In python, how would I check if a url ending in .jpg exists?
ex: http://www.fakedomain.com/fakeImage.jpg
thanks
In python, how would I check if a url ending in .jpg exists?
ex: http://www.fakedomain.com/fakeImage.jpg
thanks
>>> import httplib
>>>
>>> def exists(site, path):
... conn = httplib.HTTPConnection(site)
... conn.request('HEAD', path)
... response = conn.getresponse()
... conn.close()
... return response.status == 200
...
>>> exists('http://www.fakedomain.com', '/fakeImage.jpg')
False
If the status is anything other than a 200, the resource doesn't exist at the URL. This doesn't mean that it's gone altogether. If the server returns a 301 or 302, this means that the resource still exists, but at a different URL. To alter the function to handle this case, the status check line just needs to be changed to return response.status in (200, 301, 302)
.
The code below is equivalent to tikiboy's answer, but using a high-level and easy-to-use requests library.
import requests
def exists(path):
r = requests.head(path)
return r.status_code == requests.codes.ok
print exists('http://www.fakedomain.com/fakeImage.jpg')
The requests.codes.ok
equals 200
, so you can substitute the exact status code if you wish.
requests.head
may throw an exception if server doesn't respond, so you might want to add a try-except construct.

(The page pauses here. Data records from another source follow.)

**src/rtl/axi4lite_stress_sequencer_if.sv**
```systemverilog
// Bus-side signals between the stress sequencer and the AXI4-Lite random traffic master:
// handshake strobes {R,AR,B,W,AW} flow in, per-channel stall probabilities flow out.
interface axi4lite_stress_sequencer_if #(
  parameter int PROB_W = 8
);
  logic [4:0]        hs;
  logic [PROB_W-1:0] pr_aw_stall;
  logic [PROB_W-1:0] pr_w_stall;
  logic [PROB_W-1:0] pr_b_stall;
  logic [PROB_W-1:0] pr_ar_stall;
  logic [PROB_W-1:0] pr_r_stall;

  modport master (
    input  hs,
    output pr_aw_stall, pr_w_stall, pr_b_stall, pr_ar_stall, pr_r_stall
  );

  modport slave (
    output hs,
    input  pr_aw_stall, pr_w_stall, pr_b_stall, pr_ar_stall, pr_r_stall
  );
endinterface

```
**src/rtl/axi4lite_stress_sequencer.sv**
```systemverilog
// Phase sequencer for AXI4-Lite stress traffic: CLEAN -> STRESS_REQ -> STRESS_RSP -> DRAIN,
// with outstanding-transaction tracking, underflow detection and a hang watchdog.
module axi4lite_stress_sequencer #(
  parameter int                PROB_W    = 8,
  parameter int                CNT_W     = 16,
  parameter int                TIMEOUT_W = 12,
  parameter logic [PROB_W-1:0] PR_HI     = PROB_W'(8'hC0)
) (
  input  logic                 i_clk,
  input  logic                 i_rst_n,
  input  logic                 i_start,
  input  logic                 i_abort,
  input  logic [CNT_W-1:0]     i_phaseTxns,
  input  logic [TIMEOUT_W-1:0] i_timeout,
  axi4lite_stress_sequencer_if.master bus,
  output logic [2:0]           o_state,
  output logic [CNT_W-1:0]     o_nWr,
  output logic [CNT_W-1:0]     o_nRd,
  output logic                 o_protoErr
);

  typedef enum logic [2:0] {
    ST_IDLE  = 3'd0, ST_CLEAN = 3'd1, ST_SREQ = 3'd2, ST_SRSP = 3'd3,
    ST_DRAIN = 3'd4, ST_DONE  = 3'd5, ST_HANG = 3'd6
  } state_t;

  state_t                state_r, state_s;
  logic [CNT_W-1:0]      wr_out_r, wr_out_s, rd_out_r, rd_out_s;
  logic [CNT_W-1:0]      nwr_r, nrd_r, phase_r;
  logic [CNT_W:0]        phase_sum_s;
  logic [TIMEOUT_W-1:0]  wd_r, wd_inc_s;
  logic [PROB_W-1:0]     pr_req_r, pr_req_s, pr_rsp_r, pr_rsp_s;
  logic                  proto_r, wr_err_s, rd_err_s;
  logic                  hs_aw_s, hs_b_s, hs_ar_s, hs_r_s, any_hs_s;
  logic                  active_s, in_phase_s, phase_done_s, wd_exp_s, start_ok_s;

  function automatic logic [CNT_W-1:0] sat_inc(input logic [CNT_W-1:0] v);
    if (v == {CNT_W{1'b1}}) return v;
    else                    return v + {{(CNT_W-1){1'b0}}, 1'b1};
  endfunction

  assign hs_aw_s  = bus.hs[0];
  assign hs_b_s   = bus.hs[2];
  assign hs_ar_s  = bus.hs[3];
  assign hs_r_s   = bus.hs[4];
  assign any_hs_s = |bus.hs;

  assign in_phase_s = (state_r == ST_CLEAN) || (state_r == ST_SREQ) || (state_r == ST_SRSP);
  assign active_s   = in_phase_s || (state_r == ST_DRAIN);
  assign start_ok_s = i_start && ((state_r == ST_IDLE) || (state_r == ST_DONE) || (state_r == ST_HANG));

  assign phase_sum_s  = {1'b0, phase_r} + {{CNT_W{1'b0}}, hs_b_s} + {{CNT_W{1'b0}}, hs_r_s};
  assign phase_done_s = phase_sum_s >= {1'b0, i_phaseTxns};

  // Watchdog expires on the edge where its count would reach the limit; any handshake resets it instead.
  assign wd_inc_s = (wd_r == {TIMEOUT_W{1'b1}}) ? wd_r : wd_r + {{(TIMEOUT_W-1){1'b0}}, 1'b1};
  assign wd_exp_s = active_s && !any_hs_s && (i_timeout != {TIMEOUT_W{1'b0}}) && (wd_inc_s == i_timeout);

  // Outstanding write/read tracking; an unmatched response holds the count at zero and flags an error.
  always_comb begin
    wr_out_s = wr_out_r;
    wr_err_s = 1'b0;
    rd_out_s = rd_out_r;
    rd_err_s = 1'b0;
    if (hs_aw_s && !hs_b_s) begin
      wr_out_s = sat_inc(wr_out_r);
    end else if (hs_b_s && !hs_aw_s) begin
      if (wr_out_r == {CNT_W{1'b0}}) wr_err_s = 1'b1;
      else                           wr_out_s = wr_out_r - {{(CNT_W-1){1'b0}}, 1'b1};
    end else begin
      wr_out_s = wr_out_r;
    end
    if (hs_ar_s && !hs_r_s) begin
      rd_out_s = sat_inc(rd_out_r);
    end else if (hs_r_s && !hs_ar_s) begin
      if (rd_out_r == {CNT_W{1'b0}}) rd_err_s = 1'b1;
      else                           rd_out_s = rd_out_r - {{(CNT_W-1){1'b0}}, 1'b1};
    end else begin
      rd_out_s = rd_out_r;
    end
  end

  // State register.
  always_ff @(posedge i_clk or negedge i_rst_n) begin
    if (!i_rst_n) state_r <= ST_IDLE;
    else          state_r <= state_s;
  end

  // Next state: abort beats phase advance, which beats watchdog expiry.
  always_comb begin
    state_s = state_r;
    case (state_r)
      ST_IDLE, ST_DONE, ST_HANG: begin
        if (i_start) state_s = ST_CLEAN;
        else         state_s = state_r;
      end
      ST_CLEAN, ST_SREQ, ST_SRSP: begin
        if (i_abort)           state_s = ST_DRAIN;
        else if (phase_done_s) state_s = (state_r == ST_CLEAN) ? ST_SREQ :
                                         (state_r == ST_SREQ)  ? ST_SRSP : ST_DRAIN;
        else if (wd_exp_s)     state_s = ST_HANG;
        else                   state_s = state_r;
      end
      ST_DRAIN: begin
        if ((wr_out_s == {CNT_W{1'b0}}) && (rd_out_s == {CNT_W{1'b0}})) state_s = ST_DONE;
        else if (wd_exp_s)                                              state_s = ST_HANG;
        else                                                            state_s = state_r;
      end
      default: state_s = ST_IDLE;
    endcase
  end

  // Probability outputs decoded from the next state so they change on the same edge as the state.
  always_comb begin
    pr_req_s = {PROB_W{1'b0}};
    pr_rsp_s = {PROB_W{1'b0}};
    case (state_s)
      ST_SREQ: pr_req_s = PR_HI;
      ST_SRSP: pr_rsp_s = PR_HI;
      default: begin
        pr_req_s = {PROB_W{1'b0}};
        pr_rsp_s = {PROB_W{1'b0}};
      end
    endcase
  end

  // Counters, sticky error flag and registered probability outputs.
  always_ff @(posedge i_clk or negedge i_rst_n) begin
    if (!i_rst_n) begin
      pr_req_r <= {PROB_W{1'b0}};
      pr_rsp_r <= {PROB_W{1'b0}};
      wr_out_r <= {CNT_W{1'b0}};
      rd_out_r <= {CNT_W{1'b0}};
      nwr_r    <= {CNT_W{1'b0}};
      nrd_r    <= {CNT_W{1'b0}};
      phase_r  <= {CNT_W{1'b0}};
      wd_r     <= {TIMEOUT_W{1'b0}};
      proto_r  <= 1'b0;
    end else begin
      pr_req_r <= pr_req_s;
      pr_rsp_r <= pr_rsp_s;
      wr_out_r <= wr_out_s;
      rd_out_r <= rd_out_s;
      proto_r  <= proto_r || wr_err_s || rd_err_s;
      if (start_ok_s) begin
        nwr_r <= {CNT_W{1'b0}};
        nrd_r <= {CNT_W{1'b0}};
      end else begin
        nwr_r <= hs_b_s ? sat_inc(nwr_r) : nwr_r;
        nrd_r <= hs_r_s ? sat_inc(nrd_r) : nrd_r;
      end
      if ((state_s != state_r) || !in_phase_s) phase_r <= {CNT_W{1'b0}};
      else                                     phase_r <= phase_sum_s[CNT_W-1:0];
      if ((state_s != state_r) || any_hs_s) wd_r <= {TIMEOUT_W{1'b0}};
      else if (active_s)                    wd_r <= wd_inc_s;
      else                                  wd_r <= wd_r;
    end
  end

  assign bus.pr_aw_stall = pr_req_r;
  assign bus.pr_w_stall  = pr_req_r;
  assign bus.pr_ar_stall = pr_req_r;
  assign bus.pr_b_stall  = pr_rsp_r;
  assign bus.pr_r_stall  = pr_rsp_r;
  assign o_state         = state_r;
  assign o_nWr           = nwr_r;
  assign o_nRd           = nrd_r;
  assign o_protoErr      = proto_r;

endmodule

```
**src/flat_wrapper.sv**
```systemverilog
// flat-port wrapper written by rule: the top's interface ports become plain ports
module axi4lite_stress_sequencer_flat 
#(
  parameter int                PROB_W    = 8,
  parameter int                CNT_W     = 16,
  parameter int                TIMEOUT_W = 12,
  parameter logic [PROB_W-1:0] PR_HI     = PROB_W'(8'hC0)
)
  (i_clk, i_rst_n, i_start, i_abort, i_phaseTxns, i_timeout, o_state, o_nWr, o_nRd, o_protoErr, bus_hs, bus_pr_aw_stall, bus_pr_w_stall, bus_pr_b_stall, bus_pr_ar_stall, bus_pr_r_stall);
  axi4lite_stress_sequencer_if #(.PROB_W(PROB_W)) bus_i ();
  input  logic i_clk;
  input  logic i_rst_n;
  input  logic i_start;
  input  logic i_abort;
  input  logic [CNT_W-1:0] i_phaseTxns;
  input  logic [TIMEOUT_W-1:0] i_timeout;
  output logic [2:0] o_state;
  output logic [CNT_W-1:0] o_nWr;
  output logic [CNT_W-1:0] o_nRd;
  output logic o_protoErr;
  input wire logic [$bits(bus_i.hs)-1:0] bus_hs;
  output wire logic [$bits(bus_i.pr_aw_stall)-1:0] bus_pr_aw_stall;
  output wire logic [$bits(bus_i.pr_w_stall)-1:0] bus_pr_w_stall;
  output wire logic [$bits(bus_i.pr_b_stall)-1:0] bus_pr_b_stall;
  output wire logic [$bits(bus_i.pr_ar_stall)-1:0] bus_pr_ar_stall;
  output wire logic [$bits(bus_i.pr_r_stall)-1:0] bus_pr_r_stall;
  assign bus_i.hs = bus_hs;
  assign bus_pr_aw_stall = bus_i.pr_aw_stall;
  assign bus_pr_w_stall = bus_i.pr_w_stall;
  assign bus_pr_b_stall = bus_i.pr_b_stall;
  assign bus_pr_ar_stall = bus_i.pr_ar_stall;
  assign bus_pr_r_stall = bus_i.pr_r_stall;
  axi4lite_stress_sequencer #(.PROB_W(PROB_W), .CNT_W(CNT_W), .TIMEOUT_W(TIMEOUT_W), .PR_HI(PR_HI)) u_core (.i_clk(i_clk), .i_rst_n(i_rst_n), .i_start(i_start), .i_abort(i_abort), .i_phaseTxns(i_phaseTxns), .i_timeout(i_timeout), .bus(bus_i), .o_state(o_state), .o_nWr(o_nWr), .o_nRd(o_nRd), .o_protoErr(o_protoErr));
endmodule
```
**config.mk**
```make
export PLATFORM = sky130hd
export DESIGN_NAME = axi4lite_stress_sequencer_flat
export DESIGN_NICKNAME = d
export VERILOG_FILES = /design/src/rtl/axi4lite_stress_sequencer_if.sv /design/src/rtl/axi4lite_stress_sequencer.sv /design/src/flat_wrapper.sv
export SDC_FILE = /design/constraint.sdc
export NUM_CORES = 1
export LEC_CHECK = 0
export CAP_MARGIN = 10
export CORE_AREA = 2 2 122 112
export DETAILED_ROUTE_END_ITERATION = 7
export DIE_AREA = 0 0 124 114
export PLACE_DENSITY = 0.93
export SYNTH_ARGS = -nofsm -noshare
export SYNTH_HDL_FRONTEND = slang
export SYNTH_SLANG_ARGS = --single-unit
```
**constraint.sdc**
```tcl
create_clock -name i_clk -period 11.8 [get_ports i_clk]
set_input_delay 2.36 -clock i_clk [delete_from_list [all_inputs] [get_ports i_clk]]
set_output_delay 2.36 -clock i_clk [all_outputs]
set_load 0.02 [all_outputs]
```
**After elaboration in Yosys (flattened, before gate mapping)**

Index checks and enable logic that the tools add are counted.

- Add/sub/neg operators: 9
- Multipliers: 0
- Div/mod/pow operators: 0
- Magnitude comparators: 1
- Equal/unequal tests: 17
- Shift operators: 0
- Mux-type cells: 34
- Bitwise gates (word level): 0
- Reduce and logical (&&, ||, !) cells: 38

Operator list:

| cell | number |
|---|---|
| 16-bit 2-to-1 mux | 15 |
| 16-bit by 1-bit adder with 16-bit output, second input constant | 4 |
| 16-bit == test, second input constant | 4 |
| 16-bit zero test | 4 |
| 12-bit 2-to-1 mux | 3 |
| 16-bit by 1-bit subtractor with 16-bit output, second input constant | 2 |
| 3-bit 2-to-1 mux | 7 |
| 16-bit by 1-bit adder with 17-bit output | 1 |
| 17-bit by 1-bit adder with 17-bit output | 1 |
| 17-bit by 16-bit greater-or-equal comparator with 1-bit output | 1 |
| 8-bit 2-to-1 mux | 2 |
| 12-bit by 1-bit adder with 12-bit output, second input constant | 1 |
| 12-bit == test | 1 |
| 12-bit == test, second input constant | 1 |
| 3-bit by 2-bit == test with 1-bit output, second input constant | 4 |
| 12-bit nonzero test | 1 |
| 3-bit == test, second input constant | 3 |
| 1-bit logical AND | 9 |
| 1-bit logical OR | 9 |
| 3-bit case mux with 3 select lines | 1 |
| 1-bit zero test | 6 |
| 1-bit 2-to-1 mux | 6 |
| 2-bit nonzero test | 3 |
| 3-bit OR reduction | 2 |
| other kinds (6) | 8 |

- Flip-flop bits (word level): 112
- Bits in latches: 0
- RAM bits: 0
- Bits in read-only memories: 0
- Input port bits: 37
- Memories kept: 0

**Longest topological paths before layout**

Gate-level depths: netlist of run 1.

- Word-level depth: 14
- Gate-level depth with buffers: 17
- Depth with buffers taken out: 16

**Worst setup path before layout of run 1**

No wires, ideal clock.

- Path kind: input port to flip-flop
- From: input bus_hs[2]
- To: register u_core.wd_r[1]
- Setup time: 0.080 ns
- Arrival time: 5.431 ns
- Data required time: 11.720 ns
- Slack: 6.289 ns
- Cell stages on the path: 17
- Path buffers: 2
- Path through: fa_1 ha_1 nand3_1 nor2_1 nand3_1 xnor2_1 ha_1 a21o_1 a21o_1 a21oi_1 o211ai_1 a21oi_1 and3_1 clkbuf_1 o221ai_1 buf_4 nor3_2

- Longest elaborated chain between the ends: 12
- Elaborated cells on any way between the ends: 24

Ends and longest elaborated chain:

| what | line | text |
|---|---|---|
| start: declaration | flat_wrapper.sv:21 | `input wire logic [$bits(bus_i.hs)-1:0] bus_hs;` |
| branches (longest 10 deep; another with 16-bit by 1-bit adder with 17-bit output) | - |  |
| 1-bit logical OR (*) | axi4lite_stress_sequencer.sv:154 | `if ((state_s != state_r) \|\| any_hs_s) wd_r <= {TIMEOUT_W{1'b0}};` |
| 12-bit 2-to-1 mux / 2-bit nonzero test (equally long branches) | - |  |
| end signal: assignment | axi4lite_stress_sequencer.sv:154 |  |
| end signal: assignment | axi4lite_stress_sequencer.sv:155 | `else if (active_s) wd_r <= wd_inc_s;` |
| end signal: assignment | axi4lite_stress_sequencer.sv:156 | `else wd_r <= wd_r;` |
| end: declaration | axi4lite_stress_sequencer.sv:31 | `logic [TIMEOUT_W-1:0] wd_r, wd_inc_s;` |

Every way passes the cells marked *.
A chain may end at the register's enable or synchronous reset.

**Worst setup path in the final report of run 1**

- From: input bus_hs[4]
- To: register u_core.wd_r[8]

- Longest elaborated chain between the ends: 12
- Elaborated cells on any way between the ends: 23

Ends and longest elaborated chain:

| what | line |
|---|---|
| branches (longest 10 deep; another with 17-bit by 1-bit adder with 17-bit output) | - |
| 1-bit logical OR (*) | axi4lite_stress_sequencer.sv:154 |
| 12-bit 2-to-1 mux / 2-bit nonzero test (equally long branches) | - |

Marks and branches as above.

==> out/qor.yml, run 1 <==
status: "finished, final reports clean"
required_ns: 12.06
cts_resized: 0
yosys_warnings: 0
grt_max_degree: 59
post-cts-setup-buffers: 0
diodes: 0
cpPeakStageDelay_ns: 0.78
clk-insertion-delay-late_ns: 0.35
die_y_um: 114
drt-total-wl_mm: 19.1
period_needed_ns: 6.70
setup_viol: 0
grt_pass1_vias: 6358
async_flop_share_pct: 100
fin_skew_ns: 0.00767
ys.flop_type: "dfrtp_1"
crit_start: "bus_hs[4]"
rows: 40
syn_area_per_cell_um2: 8.52
synth_cell_types: 76
power_density_mw_per_mm2: 147
post_drt_wl_per_cell_um: 17.2
dpl-instance-area_mm2: 0.00833
root_buffer: "clkbuf_16"
fin_crit_sh_pct: 56.8
reg2regPathDepth: 10
hold_buffers: 0
cts_buffers: 9
synthTopCellsByArea: "dfrtp_1 32%, ha_1 4.3%, xnor2_1 4.0%"
endpoint: "u_core.wd_r[8]$_DFFE_PN0P_"
ctsHtreeMaxLevel: 3
fillers: 1046
crit_slowest_cell: "clkdlybuf4s50_1"
hold_viol: 0
routabilityCongestion: 0.964
p_leak_nw: 3.58
fin_nets: 1007
hold_start: "u_core.o_protoErr$_DFF_PN0_"
drtIter0Drc: 724
r2r_slack_ns: 7.48
critPathArrivalTime_ns: 6.96
path_cells: "clkdlybuf4s50_1, fa_1, ha_1, nand3_1, nor2_1, nand3_1, xnor2_1, ha_1, a21o_1, a21o_1, a21oi_1, o211ai_1, a21oi_1, and3_1, o221ai_1, buf_4, nor3_2"
track_usage_pct: 27.4
tns_ns: 0
cap_viol_max_count: 0
timing.rr.start: "u_core.rd_out_r[0]$_DFF_PN0_"
clk_pin_slew_ns: 0.07
clock_sinks: 98
grt_overflow: 0
ys_seq_area_share_pct: 32.1
ys_ff_latch: 98
hpwl_mm: 14.1
synth_top_cell_area_share_pct: 32.1
slew_headroom_pct: 39.3
synthCells: 896
rsz0062_at_grt: "false"
crit_type: "in -> reg"
synth_top_area_cell: "dfrtp_1"
path_max_fanout: 17
layout-drive-gt1-share_pct: 5.91
die-area_mm2: 0.0141
max_freq_mhz: 149
netlist_area_mm2: 0.00763
synth_common_cells: "98 x dfrtp_1, 78 x nor2_1, 55 x nand2_1, 42 x nand3_1, 40 x inv_1"
post-route-drc-count: 0
antenna_found_initial: 0
r2r_end: "u_core.bus.pr_ar_stall[6]$_DFF_PN0_"
cp-end-kind: "register"
postRouteAntennaNets: 0
core_mm2: 0.0130
fin_area_mm2: 0.00865
io_pins: 113
grt_first_pass_wirelength_mm: 31.0
cts-root-to-sink-buffers: 2
area_growth_pct: 13.4
start_kind: "input pin"
synth.most_common_cell: "dfrtp_1"
firstDrtPassIters: 5
vias: 6975
die_x_um: 124
tritoncts: "built"
viasPerCell: 6.26
hp-class: "reg -> reg"
ir_drop_mv: 0.106
worstMarginPinSlew_ns: 0.899
start_util_pct: 58.6
portBuffers: 82
finalMaxSlewViolations: 0
synth-edff-count: 0
-- state kept, by name, indices dropped and copies added (netlist names) --
| name | cells |
|---|---|
| u_core.o_state | 3 |
| u_core.wr_out_r | 16 |
| u_core.o_nRd | 16 |
| u_core.phase_r | 16 |
| u_core.o_protoErr | 1 |
| u_core.bus.pr_ar_stall | 1 |
| u_core.o_nWr | 16 |
| u_core.wd_r | 12 |
| u_core.bus.pr_b_stall | 1 |
| u_core.rd_out_r | 16 |
-- cells in the final DEF, fill, tap and decap left out, types with 30 or more instances in the layout --
cell type,instances
dfrtp_1,98
clkdlybuf4s50_1,81
nor2_1,78
nand2_1,55
nand3_1,42
inv_1,40
nand4_1,36
xnor2_1,35
and2_1,33
o21ai_0,31
xor2_1,30
conb_1,30
-- metal layers --
layer  track usage, %  part of all wire [%]  up-vias
met3             5.35                   8.8       36
li1                 -                     -     3309
met2             41.7                    44      357
met5                0                     0        -
met4             7.34                   1.7        0
met1             40.1                    45     3273
-- power breakdown --
group          switching [W]  total (W)  internal [W]
registers           0.000123   0.000515      0.000393
clock network       0.000130   0.000315      0.000186
logic               0.000260   0.000443      0.000183
total               0.000512    0.00127      0.000761
-- cell type report --
class / count / area [um2] / area share, %
clock buffers: 9 / 225 / 2.60
repair buffers: 86 / 848 / 9.81
clock inverters: 6 / 91.3 / 1.06
inverters: 40 / 150 / 1.74
flip-flops and latches: 98 / 2450 / 28.3
well taps: 168 / 210 / 2.43
multi-input cells: 708 / 4670 / 54.0
-- worst min path at each step --
| stage | to | slack, ns | cells after the start |
|---|---|---|---|
| after floorplan | u_core.wr_out_r[6]$_DFF_PN0_ | 0.51 | 1 |
| after global placement | u_core.o_protoErr$_DFF_PN0_ | 0.50 | 2 |
| after detailed placement | u_core.o_protoErr$_DFF_PN0_ | 0.52 | 2 |
| after CTS | u_core.o_protoErr$_DFF_PN0_ | 0.54 | 2 |
| after global routing | u_core.o_protoErr$_DFF_PN0_ | 0.56 | 2 |
| final | u_core.o_protoErr$_DFF_PN0_ | 0.52 | 2 |
-- worst max-delay path: cells and delay by family --
family / cells / cell delay [ns]
compound gates: 6 / 1.23
buf+inv: 2 / 1.01
fa+ha+maj: 3 / 0.82
xor+xnor: 1 / 0.20
simple gates: 5 / 1.32
-- metrics by stage --
stage / instances / hold WS (ns) / setup WS, ns / power [W] / utilization (%)
5_1_grt: 1115 / 0.556 / 4.65 / 0.00135 / 66.5
3_5_place_dp: 1100 / 0.521 / 4.86 / 0.000948 / 64.0
3_3_place_gp: 1100 / 0.502 / 5.02 / 0.000936 / 64.0
2_1_floorplan: 925 / 0.514 / 6.29 / 0.000814 / -
4_1_cts: 1115 / 0.536 / 5.18 / 0.00127 / 66.5
6_report: 1115 / 0.517 / 5.10 / 0.00127 / 66.5
-- kinds of logic (layout without fill, tap and decap cells) --
family          count (synthesis)  count (layout)  synth area share, %
mux                            11              11                 1.44
flops                          98              98                 32.1
simple gates                  422             422                 32.0
fa+ha+maj                      27              27                 4.53
other cells                     1              30               0.0491
xor+xnor                       65              65                 7.46
compound gates                153             153                 14.3
buf+inv                       119             141                 8.07
No activity file was read; power rests on OpenSTA's default activity.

Also if you want to include codes 301
and 302
, consider code 303
too, especially if you dereference URIs that denote resources in Linked Data. A URI may represent a person, but you can't download a person, so the server will redirect you to a page that describes this person using 303 redirect.
thanks for all the responses everyone, ended up using the following:
try:
f = urllib2.urlopen(urllib2.Request(url))
deadLinkFound = False
except:
deadLinkFound = True
Looks like http://www.fakedomain.com/fakeImage.jpg
automatically redirected to http://www.fakedomain.com/index.html
without any error.
Redirecting for 301 and 302 responses are automatically done without giving any response back to user.

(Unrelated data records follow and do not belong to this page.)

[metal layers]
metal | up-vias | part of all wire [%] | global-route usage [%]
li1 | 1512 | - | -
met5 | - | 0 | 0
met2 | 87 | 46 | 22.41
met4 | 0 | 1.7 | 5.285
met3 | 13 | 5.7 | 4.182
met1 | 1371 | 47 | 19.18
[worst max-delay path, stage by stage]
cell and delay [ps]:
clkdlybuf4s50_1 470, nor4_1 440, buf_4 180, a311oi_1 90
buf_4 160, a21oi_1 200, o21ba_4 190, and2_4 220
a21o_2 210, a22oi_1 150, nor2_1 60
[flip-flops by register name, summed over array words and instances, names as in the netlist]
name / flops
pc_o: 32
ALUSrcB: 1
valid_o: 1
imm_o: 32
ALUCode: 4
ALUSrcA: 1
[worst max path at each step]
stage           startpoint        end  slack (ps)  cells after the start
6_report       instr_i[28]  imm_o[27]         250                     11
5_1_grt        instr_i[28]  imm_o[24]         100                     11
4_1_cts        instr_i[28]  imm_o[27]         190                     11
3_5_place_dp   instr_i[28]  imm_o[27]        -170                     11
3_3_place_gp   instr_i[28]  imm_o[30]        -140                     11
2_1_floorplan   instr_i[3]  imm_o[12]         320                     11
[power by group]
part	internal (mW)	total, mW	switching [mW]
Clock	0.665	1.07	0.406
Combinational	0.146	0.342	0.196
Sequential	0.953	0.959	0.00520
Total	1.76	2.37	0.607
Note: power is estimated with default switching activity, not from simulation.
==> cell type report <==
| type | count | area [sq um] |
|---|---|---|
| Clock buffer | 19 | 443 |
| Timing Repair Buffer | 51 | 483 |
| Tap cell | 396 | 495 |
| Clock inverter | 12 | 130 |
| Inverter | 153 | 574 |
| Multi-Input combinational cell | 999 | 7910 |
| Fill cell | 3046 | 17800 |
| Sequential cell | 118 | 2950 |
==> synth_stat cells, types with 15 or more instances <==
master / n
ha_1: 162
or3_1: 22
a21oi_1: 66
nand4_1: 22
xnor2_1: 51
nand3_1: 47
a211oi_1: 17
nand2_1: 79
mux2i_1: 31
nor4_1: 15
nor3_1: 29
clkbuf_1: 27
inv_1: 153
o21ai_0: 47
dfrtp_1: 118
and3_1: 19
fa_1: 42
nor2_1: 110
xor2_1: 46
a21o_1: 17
--- src/rtl/cle_label_packer_pkg.sv ---
// Shared types, geometry constants and pixel-address helpers for the label packer.
package cle_label_packer_pkg;

  localparam int unsigned IMG_LOG2     = 5;
  localparam int unsigned IMG_DIM      = 32;
  localparam int unsigned PIX_PER_BYTE = 8;
  localparam int unsigned NUM_BYTES    = 128;
  localparam int unsigned PIX_ADDR_W   = 2 * IMG_LOG2;
  localparam int unsigned BYTE_ADDR_W  = PIX_ADDR_W - 3;

  typedef enum logic [1:0] {
    ST_IDLE,
    ST_READ,
    ST_EMIT,
    ST_DONE
  } st_e;

  typedef struct packed {
    logic [BYTE_ADDR_W-1:0]  a;
    logic [PIX_PER_BYTE-1:0] d;
  } byte_beat_t;

  function automatic logic [PIX_ADDR_W-1:0] pix_addr(input logic [BYTE_ADDR_W-1:0] byte_idx,
                                                     input logic [2:0]             bit_idx);
    return {byte_idx, bit_idx};
  endfunction

  function automatic logic [IMG_LOG2-1:0] pix_row(input logic [PIX_ADDR_W-1:0] pa);
    return pa[PIX_ADDR_W-1:IMG_LOG2];
  endfunction

  function automatic logic [IMG_LOG2-1:0] pix_col(input logic [PIX_ADDR_W-1:0] pa);
    return pa[IMG_LOG2-1:0];
  endfunction

endpackage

Please take a look HTTPRedirectHandler, you might need to subclass it to handle that.
Here is the one sample from Dive Into Python:
http://diveintopython3.ep.io/http-web-services.html#redirects
There are problems with the previous answers when the file is in ftp server (ftp://url.com/file), the following code works when the file is in ftp, http or https:
import urllib2
def file_exists(url):
request = urllib2.Request(url)
request.get_method = lambda : 'HEAD'
try:
response = urllib2.urlopen(request)
return True
except:
return False
Try it with mechanize:
import mechanize
br = mechanize.Browser()
br.set_handle_redirect(False)
try:
br.open_novisit('http://www.fakedomain.com/fakeImage.jpg')
print 'OK'
except:
print 'KO'
I think you can try send a http request to the url and read the response.If no exception was caught,it probably exists.
I don't know why you are doing this, but in any case: it should be noted that just because a request to an "image" succeeds, doesn't mean it is what you think it is (it could redirect to anything, or return any data of any type, and potentially cause problems depending on what you do with the response).
Sorry, I went on a binge reading about online exploits and how to defend against them today :P
This might be good enough to see if a url to a file exists.
import urllib
if urllib.urlopen('http://www.fakedomain.com/fakeImage.jpg').code == 200:
print 'File exists'
in Python 3.6.5:
import http.client
def exists(site, path):
connection = http.client.HTTPConnection(site)
connection.request('HEAD', path)
response = connection.getresponse()
connection.close()
return response.status == 200
exists("www.fakedomain.com", "/fakeImage.jpg")
In Python 3, the module httplib
has been renamed to http.client
And you need remove the http://
and https://
from your URL, because the httplib
is considering :
as a port number and the port number must be numeric.